Dreaming with a Broken Heart

1/15/12
When you're dreaming with a broken heart
The waking up is the hardest part
You roll outta bed and down on your knees
And for the moment you can hardly breathe
Wondering was she really here?
John Mayer, Dreaming with a Broken Heart




I'm now 11 days post surgery, and slowly becoming more stable. The hardest part is the mornings, I think because my dreams are so awful. Last night I dreamed I was pregnant with a little boy who was missing an arm and a leg. Everyone wanted me to terminate, but he was otherwise healthy. People kept telling me "you've done it before, why won't you do it again?". Someone else wanted to know why I would keep one imperfect child and not the other. I want to stress, mostly for myself, that this termination wasn't to prevent an imperfect child, it was to prevent my beloved baby's suffering. I wake up crying.

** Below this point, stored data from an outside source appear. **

### src/rtl/mexp_pkg.sv
package mexp_pkg;

   localparam int OPERAND_WIDTH = 64;
   localparam int CNT_W         = $clog2(OPERAND_WIDTH);

   typedef logic [OPERAND_WIDTH-1:0] word_type;

   typedef enum logic [2:0] {
      ST_IDLE,
      ST_REDUCE_GO,
      ST_REDUCE_WAIT,
      ST_CHECK,
      ST_MUL_WAIT,
      ST_SQR_GO,
      ST_SQR_WAIT,
      ST_OUT
   } state_type;

   typedef struct packed {
      logic     start;
      word_type a;
      word_type b;
   } mmul_req_type;

   typedef struct packed {
      logic     done;
      word_type result;
   } mmul_rsp_type;

endpackage

### src/rtl/mexp_if.sv
interface mexp_req_if;
   logic              valid;
   logic              ready;
   mexp_pkg::word_type base;
   mexp_pkg::word_type exponent;

   modport source (output valid, output base, output exponent, input ready);
   modport sink   (input valid, input base, input exponent, output ready);
endinterface

interface mexp_rsp_if;
   logic              valid;
   logic              ready;
   mexp_pkg::word_type power;

   modport source (output valid, output power, input ready);
   modport sink   (input valid, input power, output ready);
endinterface

### src/rtl/mexp_modmul.sv
// Interleaved modular multiplier: one bit of b per cycle, MSB first.
// Each step: acc = (2*acc + bit*a) mod n, with a, acc < n.
module mexp_modmul (
   input  logic                   clock,
   input  logic                   reset,
   input  mexp_pkg::word_type     modulus,
   input  mexp_pkg::mmul_req_type req,
   output mexp_pkg::mmul_rsp_type rsp
);

   localparam int W = mexp_pkg::OPERAND_WIDTH;

   logic                     busy_ff, busy_in;
   logic                     done_ff, done_in;
   logic [mexp_pkg::CNT_W-1:0] cnt_ff, cnt_in;
   mexp_pkg::word_type       acc_ff, acc_in;
   mexp_pkg::word_type       a_ff, a_in;
   mexp_pkg::word_type       b_ff, b_in;

   logic [W+1:0] sum;
   logic [W+1:0] n1;
   logic [W+1:0] n2;
   logic [W+1:0] red;

   // sum < 3n, so at most one of n or 2n comes off
   always_comb begin
      n1  = {2'b00, modulus};
      n2  = {1'b0, modulus, 1'b0};
      sum = {1'b0, acc_ff, 1'b0} + (b_ff[W-1] ? {2'b00, a_ff} : '0);
      if (sum >= n2) begin
         red = sum - n2;
      end else if (sum >= n1) begin
         red = sum - n1;
      end else begin
         red = sum;
      end
   end

   always_comb begin
      busy_in = busy_ff;
      done_in = 1'b0;
      cnt_in  = cnt_ff;
      acc_in  = acc_ff;
      a_in    = a_ff;
      b_in    = b_ff;
      if (req.start && !busy_ff) begin
         busy_in = 1'b1;
         cnt_in  = mexp_pkg::CNT_W'(W - 1);
         acc_in  = '0;
         a_in    = req.a;
         b_in    = req.b;
      end else if (busy_ff) begin
         acc_in = red[W-1:0];
         b_in   = {b_ff[W-2:0], 1'b0};
         cnt_in = cnt_ff - 1'b1;
         if (cnt_ff == '0) begin
            busy_in = 1'b0;
            done_in = 1'b1;
         end
      end
   end

   always_ff @(posedge clock) begin
      if (reset) begin
         busy_ff <= 1'b0;
         done_ff <= 1'b0;
      end else begin
         busy_ff <= busy_in;
         done_ff <= done_in;
      end
      cnt_ff <= cnt_in;
      acc_ff <= acc_in;
      a_ff   <= a_in;
      b_ff   <= b_in;
   end

   assign rsp.done   = done_ff;
   assign rsp.result = acc_ff;

endmodule

### src/rtl/modular_exponentiation_top.sv
// Modular exponentiation, right-to-left binary square-and-multiply.
// req_ch carries base and exponent (valid/ready); rsp_ch returns power =
// base^exponent mod modulus (valid/ready). csr_wr_en/csr_wr_data write the
// modulus; write it only while no item is in flight.
// One item is worked at a time: req_ch.ready is high only while idle.
// Every step goes through one shared interleaved modular multiplier. The
// base is first reduced with one pass of that unit, then each exponent bit
// below the highest set bit costs a square, and each set bit a multiply.
// Exponent 0 gives 1, and a modulus below 2 gives 0.
// The finished power sits in an output register; a new item is accepted
// while it waits. If the receiver stalls, the next result is held inside
// until the register frees up.
// Reset (synchronous, active high) sets the modulus to 2, drops rsp valid
// and returns the sequencer to idle.
module modular_exponentiation_top (
   input  logic               clock,
   input  logic               reset,
   mexp_req_if.sink           req_ch,
   mexp_rsp_if.source         rsp_ch,
   input  logic               csr_wr_en,
   input  mexp_pkg::word_type csr_wr_data
);

   localparam int W = mexp_pkg::OPERAND_WIDTH;

   mexp_pkg::state_type state_ff, state_in;
   mexp_pkg::word_type  modulus_ff;
   mexp_pkg::word_type  acc_ff, acc_in;
   mexp_pkg::word_type  sq_ff, sq_in;
   mexp_pkg::word_type  exp_ff, exp_in;
   mexp_pkg::word_type  power_ff, power_in;
   logic                rsp_valid_ff, rsp_valid_in;

   mexp_pkg::mmul_req_type mm_req;
   mexp_pkg::mmul_rsp_type mm_rsp;

   logic req_fire;
   logic out_free;
   logic mod_small;
   logic exp_last;

   assign req_fire  = req_ch.valid && req_ch.ready;
   assign out_free  = !rsp_valid_ff || rsp_ch.ready;
   assign mod_small = (modulus_ff < W'(2));
   assign exp_last  = (exp_ff[W-1:1] == '0);

   mexp_modmul u_modmul (
      .clock   (clock),
      .reset   (reset),
      .modulus (modulus_ff),
      .req     (mm_req),
      .rsp     (mm_rsp)
   );

   // next state
   always_comb begin
      state_in = state_ff;
      unique case (state_ff)
         mexp_pkg::ST_IDLE: begin
            if (req_fire) begin
               state_in = mod_small ? mexp_pkg::ST_OUT : mexp_pkg::ST_REDUCE_GO;
            end
         end
         mexp_pkg::ST_REDUCE_GO: state_in = mexp_pkg::ST_REDUCE_WAIT;
         mexp_pkg::ST_REDUCE_WAIT: begin
            if (mm_rsp.done) state_in = mexp_pkg::ST_CHECK;
         end
         mexp_pkg::ST_CHECK: begin
            if (exp_ff == '0) begin
               state_in = mexp_pkg::ST_OUT;
            end else if (exp_ff[0]) begin
               state_in = mexp_pkg::ST_MUL_WAIT;
            end else begin
               state_in = mexp_pkg::ST_SQR_WAIT;
            end
         end
         mexp_pkg::ST_MUL_WAIT: begin
            if (mm_rsp.done) begin
               state_in = exp_last ? mexp_pkg::ST_OUT : mexp_pkg::ST_SQR_GO;
            end
         end
         mexp_pkg::ST_SQR_GO: state_in = mexp_pkg::ST_SQR_WAIT;
         mexp_pkg::ST_SQR_WAIT: begin
            if (mm_rsp.done) state_in = mexp_pkg::ST_CHECK;
         end
         mexp_pkg::ST_OUT: begin
            if (out_free) state_in = mexp_pkg::ST_IDLE;
         end
         default: state_in = mexp_pkg::ST_IDLE;
      endcase
   end

   // outputs and datapath
   always_comb begin
      req_ch.ready = (state_ff == mexp_pkg::ST_IDLE);
      mm_req.start = 1'b0;
      mm_req.a     = sq_ff;
      mm_req.b     = sq_ff;
      acc_in       = acc_ff;
      sq_in        = sq_ff;
      exp_in       = exp_ff;
      power_in     = power_ff;
      rsp_valid_in = rsp_valid_ff && !rsp_ch.ready;
      unique case (state_ff)
         mexp_pkg::ST_IDLE: begin
            if (req_fire) begin
               acc_in = mod_small ? '0 : W'(1);
               sq_in  = req_ch.base;
               exp_in = req_ch.exponent;
            end
         end
         mexp_pkg::ST_REDUCE_GO: begin
            // base mod n as 1 * base mod n
            mm_req.start = 1'b1;
            mm_req.a     = W'(1);
            mm_req.b     = sq_ff;
         end
         mexp_pkg::ST_REDUCE_WAIT: begin
            if (mm_rsp.done) sq_in = mm_rsp.result;
         end
         mexp_pkg::ST_CHECK: begin
            if (exp_ff != '0) begin
               mm_req.start = 1'b1;
               if (exp_ff[0]) mm_req.a = acc_ff;
            end
         end
         mexp_pkg::ST_MUL_WAIT: begin
            if (mm_rsp.done) acc_in = mm_rsp.result;
         end
         mexp_pkg::ST_SQR_GO: mm_req.start = 1'b1;
         mexp_pkg::ST_SQR_WAIT: begin
            if (mm_rsp.done) begin
               sq_in  = mm_rsp.result;
               exp_in = {1'b0, exp_ff[W-1:1]};
            end
         end
         mexp_pkg::ST_OUT: begin
            if (out_free) begin
               power_in     = acc_ff;
               rsp_valid_in = 1'b1;
            end
         end
         default: ;
      endcase
   end

   always_ff @(posedge clock) begin
      if (reset) begin
         state_ff     <= mexp_pkg::ST_IDLE;
         rsp_valid_ff <= 1'b0;
         modulus_ff   <= W'(2);
      end else begin
         state_ff     <= state_in;
         rsp_valid_ff <= rsp_valid_in;
         if (csr_wr_en) modulus_ff <= csr_wr_data;
      end
      acc_ff   <= acc_in;
      sq_ff    <= sq_in;
      exp_ff   <= exp_in;
      power_ff <= power_in;
   end

   assign rsp_ch.valid = rsp_valid_ff;
   assign rsp_ch.power = power_ff;

endmodule

### src/flat_wrapper.sv
// flat-port wrapper written by rule: the top's interface ports become plain ports
module modular_exponentiation_top_flat 
  (clock, reset, csr_wr_en, csr_wr_data, req_ch_valid, req_ch_base, req_ch_exponent, req_ch_ready, rsp_ch_valid, rsp_ch_power, rsp_ch_ready);
  mexp_req_if req_ch_i ();
  mexp_rsp_if rsp_ch_i ();
  input  logic clock;
  input  logic reset;
  input  logic csr_wr_en;
  input  mexp_pkg::word_type csr_wr_data;
  input wire logic [$bits(req_ch_i.valid)-1:0] req_ch_valid;
  input wire logic [$bits(req_ch_i.base)-1:0] req_ch_base;
  input wire logic [$bits(req_ch_i.exponent)-1:0] req_ch_exponent;
  output wire logic [$bits(req_ch_i.ready)-1:0] req_ch_ready;
  output wire logic [$bits(rsp_ch_i.valid)-1:0] rsp_ch_valid;
  output wire logic [$bits(rsp_ch_i.power)-1:0] rsp_ch_power;
  input wire logic [$bits(rsp_ch_i.ready)-1:0] rsp_ch_ready;
  assign req_ch_i.valid = req_ch_valid;
  assign req_ch_i.base = req_ch_base;
  assign req_ch_i.exponent = req_ch_exponent;
  assign req_ch_ready = req_ch_i.ready;
  assign rsp_ch_valid = rsp_ch_i.valid;
  assign rsp_ch_power = rsp_ch_i.power;
  assign rsp_ch_i.ready = rsp_ch_ready;
  modular_exponentiation_top u_core (.clock(clock), .reset(reset), .req_ch(req_ch_i), .rsp_ch(rsp_ch_i), .csr_wr_en(csr_wr_en), .csr_wr_data(csr_wr_data));
endmodule
### config.mk
export PLATFORM = sky130hd
export DESIGN_NAME = modular_exponentiation_top_flat
export DESIGN_NICKNAME = d
export VERILOG_FILES = /design/src/rtl/mexp_pkg.sv /design/src/rtl/mexp_if.sv /design/src/rtl/mexp_modmul.sv /design/src/rtl/modular_exponentiation_top.sv /design/src/flat_wrapper.sv
export SDC_FILE = /design/constraint.sdc
export NUM_CORES = 1
export LEC_CHECK = 0
export ABC_AREA = 1
export BUFFER_PORTS_ARGS = -buffer_cell sky130_fd_sc_hd__clkbuf_2
export CORE_MARGIN = 2
export CORE_UTILIZATION = 40
export DETAILED_ROUTE_END_ITERATION = 8
export GPL_TIMING_DRIVEN = 0
export HOLD_SLACK_MARGIN = 0.06
export SLEW_MARGIN = 25
export SYNTH_ARGS = -nofsm -noshare
export SYNTH_HDL_FRONTEND = slang
export SYNTH_SLANG_ARGS = --single-unit
### constraint.sdc
create_clock -name clock -period 15.2 [get_ports clock]
set_clock_uncertainty 0.1 [all_clocks]
set_input_delay 2.28 -clock clock [delete_from_list [all_inputs] [get_ports clock]]
set_output_delay 2.28 -clock clock [all_outputs]
set_load 0.005 [all_outputs]
==> impl_metrics.json, run 1 <==
{
  "yosysUniqueCellTypes": 54,
  "layout.nets": 6055,
  "arrival_ps": 8400,
  "start_kind": "flop",
  "ys_seq_elements": 524,
  "fin_util": 0.461,
  "vias": 37100,
  "max-cap-violations": 0,
  "clock_latency_ps": 680,
  "area_growth_pct": 13.9,
  "yosysSeqAreaShare": 0.385,
  "wirelength_um": 165000,
  "clock_sinks": 524,
  "antenna_found_initial": 8,
  "hpwl_um": 140000,
  "holdWs_ps": 353,
  "cpMaxStageDelayCell": "clkbuf_1",
  "grtUsageTotal": 0.337,
  "synth_nets": 5721,
  "place_congestion": 1.01,
  "grt_setup_unrepaired": "false",
  "synth_area_leader_cell": "edfxtp_1",
  "tightest_slew_ps": 1110,
  "wire_per_inst_um": 23.7,
  "synth_warnings": 0,
  "start_util": 0.405,
  "min_path_type": "flop to flop",
  "firstDrtPassIters": 6,
  "fill_cells": 9733,
  "drc": 0,
  "syn_area_um2": 37300,
  "worstPathMaxFanout": 10,
  "num_io_pins": 263,
  "finalSetupViolations": 0,
  "coreArea_um2": 91900,
  "layout_commonest_cell": "nand2_1",
  "syn_avg_cell_area_um2": 6.99,
  "die_y_um": 309,
  "syn_inst": 5328,
  "rows": 111,
  "die_area_um2": 95600,
  "cts_made_buffers": 57,
  "cts_resized": 0,
  "synth_top_area_frac": 0.309,
  "fin_crit_ps": 7910,
  "hold_viol_final": 0,
  "first_global_vias": 34000,
  "htree_levels": 2,
  "grt_max_degree": 53,
  "synthFlopType": "edfxtp_1",
  "grt_pass1_wl_um": 231000,
  "drive_gt1_frac": 0.0803,
  "critPathKind": "flop to flop",
  "synth_area_leaders": "edfxtp_1 31%, nand2_1 15%, inv_1 8.1%, dfxtp_1 7.5%, ha_1 6.5%",
  "fin_crit_sh": 0.520,
  "io_buffers": 262,
  "cts_tree": "yes",
  "grt_overflow": 0,
  "cts_hold_buf": 0,
  "multiInputGateArea_um2": 19200,
  "slew_headroom": 0.259,
  "ys_async_sr_fraction": 0,
  "die-width_um": 309,
  "clock_path_buffers": 3,
  "worst_setup_path_end_kind": "flop",
  "crit_top_cell": "nand2_1",
  "ant_nets": 0,
  "tns_ps": 0,
  "worstPathRequired_ps": 15690,
  "regArea_um2": 14300,
  "outcome": "finished, final reports clean",
  "slew_viol_final": 0,
  "drtIter0Drc": 4089,
  "drt-vias-per-instance": 5.34,
  "layout_common_cells": "1,511 x nand2_1, 802 x inv_1, 577 x nor2_1",
  "clk_pin_slew_ps": 70,
  "synth_edf_count": 384,
  "postCtsSetupBuffers": 0,
  "fmax_mhz": 126,
  "slowest_delay_ps": 790,
  "cts-root-buf": "clkbuf_16"
}
-- per-stage QoR --
stage | std cells | instance area [um2] | setup slack [ps]
final | 6954 | 42400 | 7290
after detailed placement | 6846 | 40500 | 7620
after CTS | 6950 | 42400 | 7550
after global placement | 6833 | 40100 | 5140
after global routing | 6950 | 42400 | 6930
after floorplan | 5328 | 37300 | 8670
-- layout make-up --
cell class                      count  share of cell area
Timing Repair Buffer              275              0.0389
Clock buffer                       73              0.0372
Clock inverter                     31             0.00731
Sequential cell                   524               0.338
Buffer                            148              0.0159
Inverter                          817              0.0724
Tap cell                         1243              0.0367
Antenna cell                        4            0.000236
Multi-Input combinational cell   3839               0.454
-- cells by family (layout without fill, tap and decap cells) --
family                     count (synthesis)  count (layout)  synth area share
adders and majority gates                196             196            0.0664
AOI/OAI and AO/OA                        970             970             0.140
and+or+nand+nor                         2541            2541             0.278
buffers and inverters                    965            1344             0.100
xor gates and xnor gates                 132             132            0.0310
other                                      0               4                 0
DFF                                      524             524             0.385
-- final timing paths --
path,from,end,slack (ps),depth (start not counted)
worst max register to register,u_core.u_modmul.b_ff[63]$_DFFE_PP_,u_core.u_modmul.acc_ff[48]$_SDFFE_PP0P_,7290,33
worst max-delay path,u_core.u_modmul.b_ff[63]$_DFFE_PP_,u_core.u_modmul.acc_ff[48]$_SDFFE_PP0P_,7290,33
worst min-delay path,u_core.acc_ff[10]$_SDFFCE_PN0P_,u_core.rsp_ch.power[10]$_DFFE_PP_,350,0
worst min register to register,u_core.acc_ff[10]$_SDFFCE_PN0P_,u_core.rsp_ch.power[10]$_DFFE_PP_,350,0
-- critical path: cells and delay by family (launching register included) --
family                     cells  cell delay [ps]
adders and majority gates      2              980
AOI/OAI and AO/OA              4              540
buffers and inverters          5             1760
DFF                            1              320
and+or+nand+nor               22             4030
-- per-layer routing --
metal | vias up | part of all wire | global-route usage
li1 | 18100 | - | -
met1 | 17600 | 0.46 | 0.484
met2 | 1360 | 0.44 | 0.532
met3 | 158 | 0.073 | 0.0526
met4 | 0 | 0.022 | 0.0746
met5 | - | 0 | 0
-- state kept, by name, indices dropped and copies added (netlist names), 64 cells and up --
register                flops
u_core.rsp_ch.power        64
u_core.u_modmul.b_ff       64
u_core.acc_ff              64
u_core.u_modmul.acc_ff     64
u_core.exp_ff              64
u_core.sq_ff               64
u_core.modulus_ff          64
u_core.u_modmul.a_ff       64
-- synthesized netlist by cell type (10+ instances only) --
| cell | n |
|---|---|
| buf_4 | 14 |
| clkbuf_1 | 101 |
| inv_1 | 804 |
| a21o_1 | 22 |
| buf_2 | 18 |
| a31oi_1 | 11 |
| xor2_1 | 94 |
| nor4_1 | 40 |
| nor2_2 | 10 |
| a21oi_1 | 352 |
| nor3_1 | 32 |
| nand2_1 | 1511 |
| dfxtp_1 | 140 |
| ha_1 | 193 |
| inv_2 | 11 |
| o21bai_1 | 39 |
| edfxtp_1 | 384 |
| o21ai_1 | 15 |
| xnor2_1 | 38 |
| o22ai_1 | 63 |
| a21boi_0 | 10 |
| nor2_1 | 578 |
| nand3b_1 | 22 |
| o21ai_0 | 434 |
| nand4_1 | 38 |
| nand3_1 | 278 |
Power of run 1 is left out: the tool's default activity adds up to more than one toggle a clock period on the data nets, which glitch-free logic cannot reach.
==> run 2, diff against run 1 <==
==> constraint.sdc (replaced) <==
create_clock -name clock -period 8.2 [get_ports clock]
set_clock_uncertainty 0.1 [all_clocks]
set_input_delay 1.23 -clock clock [delete_from_list [all_inputs] [get_ports clock]]
set_output_delay 1.23 -clock clock [all_outputs]
set_load 0.005 [all_outputs]
==> impl_metrics.json, run 2 (synthesis gave the netlist of run 1 again) <==
{
  "wire_per_inst_um": 23.7,
  "slew_headroom": 0.243,
  "cts-root-buf": "clkbuf_16",
  "crit_buf_inv": 4,
  "drt-vias-per-instance": 5.32,
  "worstPathMaxFanout": 10,
  "die_y_um": 309,
  "grt_overflow": 0,
  "fin_util": 0.461,
  "busiest_layer": "met2",
  "ant_nets": 0,
  "postCtsSetupBuffers": 0,
  "hold_viol_final": 0,
  "slew_viol_final": 0,
  "clock_latency_ps": 670,
  "cts_made_buffers": 57,
  "tightest_slew_ps": 1140,
  "max-cap-violations": 0,
  "vias": 37000,
  "dpl_cell_area_um2": 40500,
  "first_global_vias": 34000,
  "drtIter0Drc": 4093,
  "use_met1": 0.484,
  "num_io_pins": 263,
  "fin_crit_sh": 0.949,
  "fmax_mhz": 128,
  "fin_crit_ps": 7780,
  "met3_usage": 0.0526,
  "clk_pin_slew_ps": 70,
  "grtUsageTotal": 0.337,
  "die-width_um": 309,
  "wirelength_um": 165000,
  "rows": 111,
  "coreArea_um2": 91900,
  "final_area_um2": 42400,
  "cts_resized": 0,
  "fill_cells": 9734,
  "grt_setup_unrepaired": "false",
  "clock_sinks": 524,
  "finalSetupViolations": 0,
  "drc": 0,
  "grt_pass1_wl_um": 231000,
  "crit_top_cell": "nand2_1",
  "htree_levels": 2,
  "antenna_found_initial": 8,
  "die_area_um2": 95600,
  "layout_common_cells": "1,511 x nand2_1, 802 x inv_1, 577 x nor2_1",
  "critPathKind": "flop to flop",
  "firstDrtPassIters": 5,
  "start_util": 0.405,
  "clock_path_buffers": 3,
  "grt_max_degree": 53,
  "arrival_ps": 8270,
  "grt_use_met2": 0.532,
  "cpMaxStageDelayCell": "edfxtp_1",
  "worstPathRequired_ps": 8690,
  "tns_ps": 0,
  "drive_gt1_frac": 0.0803,
  "place_congestion": 1.01,
  "area_growth_pct": 13.9,
  "min_path_type": "flop to flop",
  "cp_top_family": "simple AND/OR/NAND/NOR gates",
  "io_buffers": 262,
  "layout.nets": 6054,
  "layout_commonest_cell": "nand2_1",
  "start_kind": "flop",
  "cts_tree": "yes",
  "hpwl_um": 140000,
  "worst_setup_path_end_kind": "flop",
  "slowest_delay_ps": 910,
  "cts_hold_buf": 0,
  "outcome": "finished, final reports clean"
}
## run 2: area by class of cell
type | instances | area (um2) | share of cell area
multi-input combinational | 3839 | 19200 | 0.454
tap | 1243 | 1560 | 0.0367
timing repair buffer | 275 | 1650 | 0.0389
inverter | 817 | 3070 | 0.0724
sequential | 524 | 14300 | 0.338
clock inverter | 31 | 310 | 0.00731
antenna | 3 | 7.51 | 0.000177
clock buffer | 73 | 1580 | 0.0373
buffer | 147 | 672 | 0.0158
## run 2: final timing paths
path	from	endpoint	slack (ps)	depth (start not counted)
min	u_core.acc_ff[10]$_SDFFCE_PN0P_	u_core.rsp_ch.power[10]$_DFFE_PP_	350	0
max reg2reg	u_core.u_modmul.b_ff[63]$_DFFE_PP_	u_core.u_modmul.acc_ff[48]$_SDFFE_PP0P_	420	32
min reg2reg	u_core.acc_ff[10]$_SDFFCE_PN0P_	u_core.rsp_ch.power[10]$_DFFE_PP_	350	0
max	u_core.u_modmul.b_ff[63]$_DFFE_PP_	u_core.u_modmul.acc_ff[48]$_SDFFE_PP0P_	420	32
## run 2: per-layer routing
layer | share of wire | routed length [um] | up-vias
met2 | 0.44 | 72700 | 1274
met1 | 0.46 | 76100 | 17500
met4 | 0.023 | 3750 | 0
li1 | - | - | 18100
met5 | 0 | 0 | -
met3 | 0.074 | 12200 | 158
## run 2: per-stage QoR
step	setup WS, ps	cells	hold WS [ps]
after global placement	-1860	6833	336
final	416	6952	352
after CTS	554	6950	352
after global routing	174	6949	367
after detailed placement	624	6846	337
after floorplan	1670	5328	327
Power of run 2 is left out for the same reason.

Last night Hub and I went to the movies, we saw Contraband with Marky Mark. Unfortunately he was mostly clothed, but it wasn't a bad movie. We did our usual, dinner and drinks in the Lux level before the movie, 7$ a ticket with a military ID! It was a nice way to forget, until I was confronted with a hugely pregnant woman in the lobby. Then I was crying, rather hysterically. Ugggg

Much to Hub's annoyance, I spend a lot of time trying to retrain myself to think as if we'll never have kids. We plan on trying again, but I just don't find myself naive enough to think I'll have kids just because I want them. Instead of planning for them, I want to start thinking about the remaining years of my life with just the two of us. It is different, but not terrible, I suppose. Today I came up with two things in the positive category- sleeping in on weekends and getting an Audi (since I won't need to pay for private school). I almost had a third, never saying things like "don't leave your poop in the toilet, flush it please" but then I remembered who I married! Look! I made a joke!